Instructions to follow:
Although the data below holds other lines too, output only those from the line with "[cell usage in" up to and including the line with "create_clock -name clk -period 4.4", exactly as they appear.

Data to process:
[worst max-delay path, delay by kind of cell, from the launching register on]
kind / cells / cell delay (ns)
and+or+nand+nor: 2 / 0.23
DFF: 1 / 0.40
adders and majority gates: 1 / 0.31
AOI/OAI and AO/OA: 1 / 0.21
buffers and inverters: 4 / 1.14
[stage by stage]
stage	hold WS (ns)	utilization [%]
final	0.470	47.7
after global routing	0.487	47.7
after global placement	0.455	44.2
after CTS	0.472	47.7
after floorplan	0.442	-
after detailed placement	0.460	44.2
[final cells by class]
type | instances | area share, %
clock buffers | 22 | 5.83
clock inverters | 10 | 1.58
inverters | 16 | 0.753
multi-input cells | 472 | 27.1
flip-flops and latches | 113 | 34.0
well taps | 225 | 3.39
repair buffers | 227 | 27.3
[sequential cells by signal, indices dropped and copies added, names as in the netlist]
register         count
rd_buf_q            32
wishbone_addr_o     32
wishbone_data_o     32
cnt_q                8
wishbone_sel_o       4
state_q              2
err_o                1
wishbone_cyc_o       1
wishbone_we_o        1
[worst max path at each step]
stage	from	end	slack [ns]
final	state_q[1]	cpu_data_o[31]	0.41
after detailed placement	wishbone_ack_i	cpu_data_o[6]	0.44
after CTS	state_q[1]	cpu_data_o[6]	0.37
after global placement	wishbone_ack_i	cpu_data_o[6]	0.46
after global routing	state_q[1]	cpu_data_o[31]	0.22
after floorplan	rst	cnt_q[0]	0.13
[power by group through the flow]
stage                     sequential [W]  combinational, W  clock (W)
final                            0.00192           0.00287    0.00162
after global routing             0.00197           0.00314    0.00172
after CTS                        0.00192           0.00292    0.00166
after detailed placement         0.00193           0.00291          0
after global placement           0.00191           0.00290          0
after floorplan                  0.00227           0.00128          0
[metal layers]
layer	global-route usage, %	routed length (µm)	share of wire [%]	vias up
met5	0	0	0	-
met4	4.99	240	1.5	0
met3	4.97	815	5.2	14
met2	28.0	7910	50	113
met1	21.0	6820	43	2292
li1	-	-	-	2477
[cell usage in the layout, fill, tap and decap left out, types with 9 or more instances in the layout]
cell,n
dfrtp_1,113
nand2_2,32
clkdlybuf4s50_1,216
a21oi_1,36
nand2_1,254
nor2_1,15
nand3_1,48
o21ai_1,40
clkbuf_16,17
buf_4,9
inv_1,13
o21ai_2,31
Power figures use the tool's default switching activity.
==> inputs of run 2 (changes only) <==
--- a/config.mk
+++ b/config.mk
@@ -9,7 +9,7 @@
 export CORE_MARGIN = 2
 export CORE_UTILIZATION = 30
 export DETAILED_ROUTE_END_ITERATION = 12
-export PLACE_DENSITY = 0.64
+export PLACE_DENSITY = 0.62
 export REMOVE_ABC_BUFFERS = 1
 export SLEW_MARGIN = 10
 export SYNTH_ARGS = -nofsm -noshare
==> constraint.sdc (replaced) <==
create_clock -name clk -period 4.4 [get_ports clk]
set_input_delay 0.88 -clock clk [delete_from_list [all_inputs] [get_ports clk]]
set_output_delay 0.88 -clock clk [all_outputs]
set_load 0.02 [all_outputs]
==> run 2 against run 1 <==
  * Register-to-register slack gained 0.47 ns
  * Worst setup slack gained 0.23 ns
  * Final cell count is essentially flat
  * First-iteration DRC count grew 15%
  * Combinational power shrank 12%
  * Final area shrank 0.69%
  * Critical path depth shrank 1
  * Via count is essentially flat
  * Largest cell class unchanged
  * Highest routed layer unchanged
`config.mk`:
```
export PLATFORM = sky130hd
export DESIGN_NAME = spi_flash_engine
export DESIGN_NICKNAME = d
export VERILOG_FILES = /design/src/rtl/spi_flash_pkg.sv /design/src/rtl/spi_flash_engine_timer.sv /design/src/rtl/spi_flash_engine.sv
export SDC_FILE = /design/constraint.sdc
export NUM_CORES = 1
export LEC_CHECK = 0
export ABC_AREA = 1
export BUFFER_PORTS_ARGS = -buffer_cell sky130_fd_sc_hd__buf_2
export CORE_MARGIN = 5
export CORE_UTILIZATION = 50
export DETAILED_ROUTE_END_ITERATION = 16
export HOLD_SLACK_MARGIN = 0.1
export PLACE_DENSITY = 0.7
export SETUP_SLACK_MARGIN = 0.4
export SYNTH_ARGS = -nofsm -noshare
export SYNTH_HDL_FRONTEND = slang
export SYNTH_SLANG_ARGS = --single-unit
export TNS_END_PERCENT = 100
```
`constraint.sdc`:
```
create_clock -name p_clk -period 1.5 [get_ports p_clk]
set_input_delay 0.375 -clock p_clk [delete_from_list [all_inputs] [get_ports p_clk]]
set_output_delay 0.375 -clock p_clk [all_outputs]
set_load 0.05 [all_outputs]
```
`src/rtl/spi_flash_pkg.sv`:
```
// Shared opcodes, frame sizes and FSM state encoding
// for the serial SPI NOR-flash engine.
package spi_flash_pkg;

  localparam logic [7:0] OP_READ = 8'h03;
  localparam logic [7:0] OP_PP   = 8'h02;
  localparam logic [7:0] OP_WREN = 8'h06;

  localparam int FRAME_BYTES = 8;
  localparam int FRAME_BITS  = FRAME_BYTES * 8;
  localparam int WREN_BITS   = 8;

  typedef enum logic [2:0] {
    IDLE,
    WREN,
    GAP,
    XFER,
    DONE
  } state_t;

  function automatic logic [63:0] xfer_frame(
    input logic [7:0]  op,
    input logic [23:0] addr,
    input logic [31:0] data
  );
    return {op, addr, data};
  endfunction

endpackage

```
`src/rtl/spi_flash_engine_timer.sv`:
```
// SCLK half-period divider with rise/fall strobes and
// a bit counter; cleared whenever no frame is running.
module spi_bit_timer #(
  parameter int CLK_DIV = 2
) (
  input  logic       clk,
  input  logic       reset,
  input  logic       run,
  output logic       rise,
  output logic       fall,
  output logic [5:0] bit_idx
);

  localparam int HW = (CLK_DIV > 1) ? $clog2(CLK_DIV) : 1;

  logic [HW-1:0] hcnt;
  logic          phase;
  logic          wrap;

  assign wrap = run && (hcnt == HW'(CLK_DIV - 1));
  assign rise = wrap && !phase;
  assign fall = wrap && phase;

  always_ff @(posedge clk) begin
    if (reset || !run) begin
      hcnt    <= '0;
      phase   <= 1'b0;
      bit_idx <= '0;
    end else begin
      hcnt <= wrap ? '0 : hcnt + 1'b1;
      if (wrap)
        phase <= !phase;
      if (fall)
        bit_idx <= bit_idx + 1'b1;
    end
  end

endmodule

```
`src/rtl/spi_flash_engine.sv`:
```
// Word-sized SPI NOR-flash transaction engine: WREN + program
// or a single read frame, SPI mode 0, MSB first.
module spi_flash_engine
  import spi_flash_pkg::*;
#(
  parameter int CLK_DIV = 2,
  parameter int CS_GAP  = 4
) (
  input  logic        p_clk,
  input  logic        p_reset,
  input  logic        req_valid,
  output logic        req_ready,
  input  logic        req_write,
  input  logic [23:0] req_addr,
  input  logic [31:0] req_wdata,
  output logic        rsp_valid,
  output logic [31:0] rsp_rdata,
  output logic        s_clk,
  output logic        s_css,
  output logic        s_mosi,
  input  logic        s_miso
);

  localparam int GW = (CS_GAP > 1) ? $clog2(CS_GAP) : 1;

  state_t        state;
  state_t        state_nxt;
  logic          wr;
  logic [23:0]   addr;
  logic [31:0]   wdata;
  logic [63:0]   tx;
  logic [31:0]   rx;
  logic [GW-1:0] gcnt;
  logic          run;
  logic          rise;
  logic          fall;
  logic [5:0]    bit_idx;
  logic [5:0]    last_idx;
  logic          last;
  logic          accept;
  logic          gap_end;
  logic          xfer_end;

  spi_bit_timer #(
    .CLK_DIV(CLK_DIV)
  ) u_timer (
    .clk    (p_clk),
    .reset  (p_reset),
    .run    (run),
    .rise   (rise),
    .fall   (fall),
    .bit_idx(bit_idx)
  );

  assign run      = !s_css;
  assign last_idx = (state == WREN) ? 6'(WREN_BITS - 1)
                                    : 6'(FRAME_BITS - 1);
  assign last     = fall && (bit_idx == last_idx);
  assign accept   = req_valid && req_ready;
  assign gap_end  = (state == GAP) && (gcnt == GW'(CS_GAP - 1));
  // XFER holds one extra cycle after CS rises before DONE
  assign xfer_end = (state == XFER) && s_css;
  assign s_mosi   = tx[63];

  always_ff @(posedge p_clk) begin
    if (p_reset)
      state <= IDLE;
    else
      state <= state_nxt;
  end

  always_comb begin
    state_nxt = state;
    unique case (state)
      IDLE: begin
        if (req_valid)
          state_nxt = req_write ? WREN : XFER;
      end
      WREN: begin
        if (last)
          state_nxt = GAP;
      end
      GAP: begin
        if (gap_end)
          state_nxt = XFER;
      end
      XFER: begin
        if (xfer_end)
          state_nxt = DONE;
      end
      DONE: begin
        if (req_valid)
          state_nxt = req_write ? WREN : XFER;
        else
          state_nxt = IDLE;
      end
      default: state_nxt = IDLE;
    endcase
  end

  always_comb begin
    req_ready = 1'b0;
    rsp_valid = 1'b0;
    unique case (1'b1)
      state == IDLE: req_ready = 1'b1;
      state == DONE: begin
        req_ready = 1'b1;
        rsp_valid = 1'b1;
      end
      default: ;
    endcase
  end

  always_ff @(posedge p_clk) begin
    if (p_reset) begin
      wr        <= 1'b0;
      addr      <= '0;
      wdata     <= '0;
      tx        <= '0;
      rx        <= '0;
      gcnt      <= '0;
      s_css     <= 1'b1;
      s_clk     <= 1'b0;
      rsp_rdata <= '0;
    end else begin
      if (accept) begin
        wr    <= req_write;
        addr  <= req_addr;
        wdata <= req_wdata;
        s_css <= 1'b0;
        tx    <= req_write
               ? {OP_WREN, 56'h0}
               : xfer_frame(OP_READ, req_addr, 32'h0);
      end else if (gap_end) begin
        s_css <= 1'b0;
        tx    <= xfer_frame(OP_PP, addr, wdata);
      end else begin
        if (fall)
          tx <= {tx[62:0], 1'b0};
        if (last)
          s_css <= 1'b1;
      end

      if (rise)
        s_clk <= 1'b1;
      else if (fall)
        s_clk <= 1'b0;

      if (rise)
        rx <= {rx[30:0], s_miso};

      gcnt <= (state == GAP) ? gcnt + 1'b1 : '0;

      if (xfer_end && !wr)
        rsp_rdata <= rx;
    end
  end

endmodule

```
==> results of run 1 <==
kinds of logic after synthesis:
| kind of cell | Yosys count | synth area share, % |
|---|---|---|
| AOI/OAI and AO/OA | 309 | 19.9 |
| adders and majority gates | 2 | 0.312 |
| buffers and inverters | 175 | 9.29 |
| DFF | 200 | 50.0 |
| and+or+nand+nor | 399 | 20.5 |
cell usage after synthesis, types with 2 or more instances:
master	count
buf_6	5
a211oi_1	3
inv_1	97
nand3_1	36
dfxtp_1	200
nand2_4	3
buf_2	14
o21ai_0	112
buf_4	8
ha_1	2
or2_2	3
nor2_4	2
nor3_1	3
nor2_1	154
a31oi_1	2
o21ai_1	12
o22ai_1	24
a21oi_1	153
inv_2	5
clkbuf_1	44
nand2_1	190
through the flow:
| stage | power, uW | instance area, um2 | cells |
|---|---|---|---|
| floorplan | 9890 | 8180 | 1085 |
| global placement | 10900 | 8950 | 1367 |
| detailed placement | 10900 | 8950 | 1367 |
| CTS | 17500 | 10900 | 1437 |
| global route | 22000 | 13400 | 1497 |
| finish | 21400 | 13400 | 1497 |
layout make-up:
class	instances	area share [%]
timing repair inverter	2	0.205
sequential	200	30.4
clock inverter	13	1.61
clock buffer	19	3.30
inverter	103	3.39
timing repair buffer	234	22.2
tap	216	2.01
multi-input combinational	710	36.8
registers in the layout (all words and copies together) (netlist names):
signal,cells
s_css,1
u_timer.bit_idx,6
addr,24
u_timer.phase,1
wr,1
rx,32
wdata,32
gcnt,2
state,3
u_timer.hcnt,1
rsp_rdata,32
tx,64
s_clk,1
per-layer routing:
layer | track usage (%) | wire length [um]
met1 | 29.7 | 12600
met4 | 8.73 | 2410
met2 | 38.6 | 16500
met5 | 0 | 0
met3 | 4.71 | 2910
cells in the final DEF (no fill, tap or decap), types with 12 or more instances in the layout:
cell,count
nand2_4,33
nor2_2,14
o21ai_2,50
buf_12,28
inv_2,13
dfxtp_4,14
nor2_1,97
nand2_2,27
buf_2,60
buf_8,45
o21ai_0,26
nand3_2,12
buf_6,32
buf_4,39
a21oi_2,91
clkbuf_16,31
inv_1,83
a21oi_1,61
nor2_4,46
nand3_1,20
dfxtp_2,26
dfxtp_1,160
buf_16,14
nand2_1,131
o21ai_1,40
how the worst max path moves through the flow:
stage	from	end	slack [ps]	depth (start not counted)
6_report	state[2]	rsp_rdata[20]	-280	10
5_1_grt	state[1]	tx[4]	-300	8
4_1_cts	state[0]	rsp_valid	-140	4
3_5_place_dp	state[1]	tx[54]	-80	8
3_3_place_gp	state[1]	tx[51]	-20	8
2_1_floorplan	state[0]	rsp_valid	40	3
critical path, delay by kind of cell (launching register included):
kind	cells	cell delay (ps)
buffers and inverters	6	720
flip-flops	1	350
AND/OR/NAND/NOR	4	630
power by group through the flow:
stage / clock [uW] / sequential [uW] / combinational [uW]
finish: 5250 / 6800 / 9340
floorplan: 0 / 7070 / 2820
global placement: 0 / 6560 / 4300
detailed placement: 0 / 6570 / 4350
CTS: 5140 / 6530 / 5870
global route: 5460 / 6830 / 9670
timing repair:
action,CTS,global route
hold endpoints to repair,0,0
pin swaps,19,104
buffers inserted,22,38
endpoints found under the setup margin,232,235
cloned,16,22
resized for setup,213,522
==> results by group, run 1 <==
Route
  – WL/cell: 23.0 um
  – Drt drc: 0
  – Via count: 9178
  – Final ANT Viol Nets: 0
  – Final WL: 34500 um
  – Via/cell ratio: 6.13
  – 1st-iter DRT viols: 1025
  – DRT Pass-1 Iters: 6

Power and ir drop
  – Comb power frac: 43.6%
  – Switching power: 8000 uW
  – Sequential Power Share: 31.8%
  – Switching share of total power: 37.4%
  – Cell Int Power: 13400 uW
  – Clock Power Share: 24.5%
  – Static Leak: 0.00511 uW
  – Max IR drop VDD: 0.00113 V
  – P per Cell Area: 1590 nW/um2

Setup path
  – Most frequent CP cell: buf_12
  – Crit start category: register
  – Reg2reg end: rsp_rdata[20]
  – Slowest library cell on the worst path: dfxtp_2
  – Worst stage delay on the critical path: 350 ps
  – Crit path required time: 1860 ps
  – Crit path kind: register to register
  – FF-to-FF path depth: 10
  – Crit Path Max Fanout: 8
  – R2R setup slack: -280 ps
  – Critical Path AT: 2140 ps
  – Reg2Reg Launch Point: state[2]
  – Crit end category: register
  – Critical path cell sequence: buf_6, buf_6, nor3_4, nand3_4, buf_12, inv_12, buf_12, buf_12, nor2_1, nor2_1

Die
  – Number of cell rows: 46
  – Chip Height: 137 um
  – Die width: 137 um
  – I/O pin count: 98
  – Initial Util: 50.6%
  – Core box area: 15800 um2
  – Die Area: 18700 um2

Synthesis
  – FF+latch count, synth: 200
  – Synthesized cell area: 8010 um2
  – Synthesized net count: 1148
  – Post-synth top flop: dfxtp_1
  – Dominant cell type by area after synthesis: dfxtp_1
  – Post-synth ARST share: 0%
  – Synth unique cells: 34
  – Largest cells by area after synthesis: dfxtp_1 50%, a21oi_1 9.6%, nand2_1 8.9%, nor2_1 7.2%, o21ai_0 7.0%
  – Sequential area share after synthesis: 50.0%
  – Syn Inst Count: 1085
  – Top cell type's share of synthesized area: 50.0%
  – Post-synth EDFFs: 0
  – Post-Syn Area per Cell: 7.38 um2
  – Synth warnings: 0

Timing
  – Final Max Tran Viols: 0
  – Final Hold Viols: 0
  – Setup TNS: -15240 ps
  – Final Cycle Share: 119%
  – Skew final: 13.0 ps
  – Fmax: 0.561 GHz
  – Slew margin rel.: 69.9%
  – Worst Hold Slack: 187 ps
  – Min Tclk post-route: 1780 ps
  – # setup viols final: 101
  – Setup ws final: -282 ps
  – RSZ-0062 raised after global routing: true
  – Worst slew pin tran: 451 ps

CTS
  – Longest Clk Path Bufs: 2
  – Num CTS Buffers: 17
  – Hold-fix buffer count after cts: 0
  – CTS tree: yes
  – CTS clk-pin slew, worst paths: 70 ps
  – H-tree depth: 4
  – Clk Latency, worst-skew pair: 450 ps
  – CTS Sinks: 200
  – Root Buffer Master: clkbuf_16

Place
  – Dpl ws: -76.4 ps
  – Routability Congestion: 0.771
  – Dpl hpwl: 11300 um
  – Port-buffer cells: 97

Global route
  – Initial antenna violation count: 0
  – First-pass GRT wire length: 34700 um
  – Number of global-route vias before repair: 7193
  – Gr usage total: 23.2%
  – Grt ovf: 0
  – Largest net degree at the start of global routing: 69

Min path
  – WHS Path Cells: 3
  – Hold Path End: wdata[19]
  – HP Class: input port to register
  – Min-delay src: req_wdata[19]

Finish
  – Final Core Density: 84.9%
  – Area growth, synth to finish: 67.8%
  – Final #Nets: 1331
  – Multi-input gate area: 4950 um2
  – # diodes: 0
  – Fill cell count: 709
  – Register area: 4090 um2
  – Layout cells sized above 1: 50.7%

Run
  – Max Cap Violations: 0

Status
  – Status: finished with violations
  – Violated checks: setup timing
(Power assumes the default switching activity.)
* * *
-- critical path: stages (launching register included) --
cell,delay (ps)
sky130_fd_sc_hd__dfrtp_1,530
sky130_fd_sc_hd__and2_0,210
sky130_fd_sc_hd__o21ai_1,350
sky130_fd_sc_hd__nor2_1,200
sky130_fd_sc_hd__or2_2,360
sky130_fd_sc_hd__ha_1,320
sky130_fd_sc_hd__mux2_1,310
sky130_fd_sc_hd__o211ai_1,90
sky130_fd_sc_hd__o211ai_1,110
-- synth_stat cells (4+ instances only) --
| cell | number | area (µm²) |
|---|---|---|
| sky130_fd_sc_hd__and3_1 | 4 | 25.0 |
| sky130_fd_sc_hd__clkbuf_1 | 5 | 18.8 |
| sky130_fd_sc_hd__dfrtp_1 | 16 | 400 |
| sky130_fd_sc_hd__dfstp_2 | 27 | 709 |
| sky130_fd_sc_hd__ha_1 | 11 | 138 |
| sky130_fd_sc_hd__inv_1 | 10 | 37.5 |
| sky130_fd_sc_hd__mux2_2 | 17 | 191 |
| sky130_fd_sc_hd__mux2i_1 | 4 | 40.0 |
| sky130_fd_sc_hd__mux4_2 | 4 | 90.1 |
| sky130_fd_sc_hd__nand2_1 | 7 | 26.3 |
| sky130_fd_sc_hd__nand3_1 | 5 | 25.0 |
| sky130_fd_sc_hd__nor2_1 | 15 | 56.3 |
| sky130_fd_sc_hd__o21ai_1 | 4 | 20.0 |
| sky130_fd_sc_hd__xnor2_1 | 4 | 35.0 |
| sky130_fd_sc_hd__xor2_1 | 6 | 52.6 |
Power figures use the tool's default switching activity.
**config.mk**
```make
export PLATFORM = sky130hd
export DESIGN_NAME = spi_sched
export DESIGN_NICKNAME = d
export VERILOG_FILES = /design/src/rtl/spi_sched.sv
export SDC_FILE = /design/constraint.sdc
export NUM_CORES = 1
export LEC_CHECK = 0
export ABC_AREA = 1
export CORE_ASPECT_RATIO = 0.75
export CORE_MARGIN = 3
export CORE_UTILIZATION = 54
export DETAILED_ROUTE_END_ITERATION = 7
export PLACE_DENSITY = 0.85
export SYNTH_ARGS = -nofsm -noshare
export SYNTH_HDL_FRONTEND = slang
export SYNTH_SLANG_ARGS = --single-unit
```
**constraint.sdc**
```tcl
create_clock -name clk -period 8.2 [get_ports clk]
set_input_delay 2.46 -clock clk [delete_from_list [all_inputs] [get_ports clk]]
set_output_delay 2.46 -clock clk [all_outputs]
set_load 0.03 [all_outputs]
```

Written answer:
[cell usage in the layout, fill, tap and decap left out, types with 9 or more instances in the layout]
cell,n
dfrtp_1,113
nand2_2,32
clkdlybuf4s50_1,216
a21oi_1,36
nand2_1,254
nor2_1,15
nand3_1,48
o21ai_1,40
clkbuf_16,17
buf_4,9
inv_1,13
o21ai_2,31
Power figures use the tool's default switching activity.
==> inputs of run 2 (changes only) <==
--- a/config.mk
+++ b/config.mk
@@ -9,7 +9,7 @@
 export CORE_MARGIN = 2
 export CORE_UTILIZATION = 30
 export DETAILED_ROUTE_END_ITERATION = 12
-export PLACE_DENSITY = 0.64
+export PLACE_DENSITY = 0.62
 export REMOVE_ABC_BUFFERS = 1
 export SLEW_MARGIN = 10
 export SYNTH_ARGS = -nofsm -noshare
==> constraint.sdc (replaced) <==
create_clock -name clk -period 4.4 [get_ports clk]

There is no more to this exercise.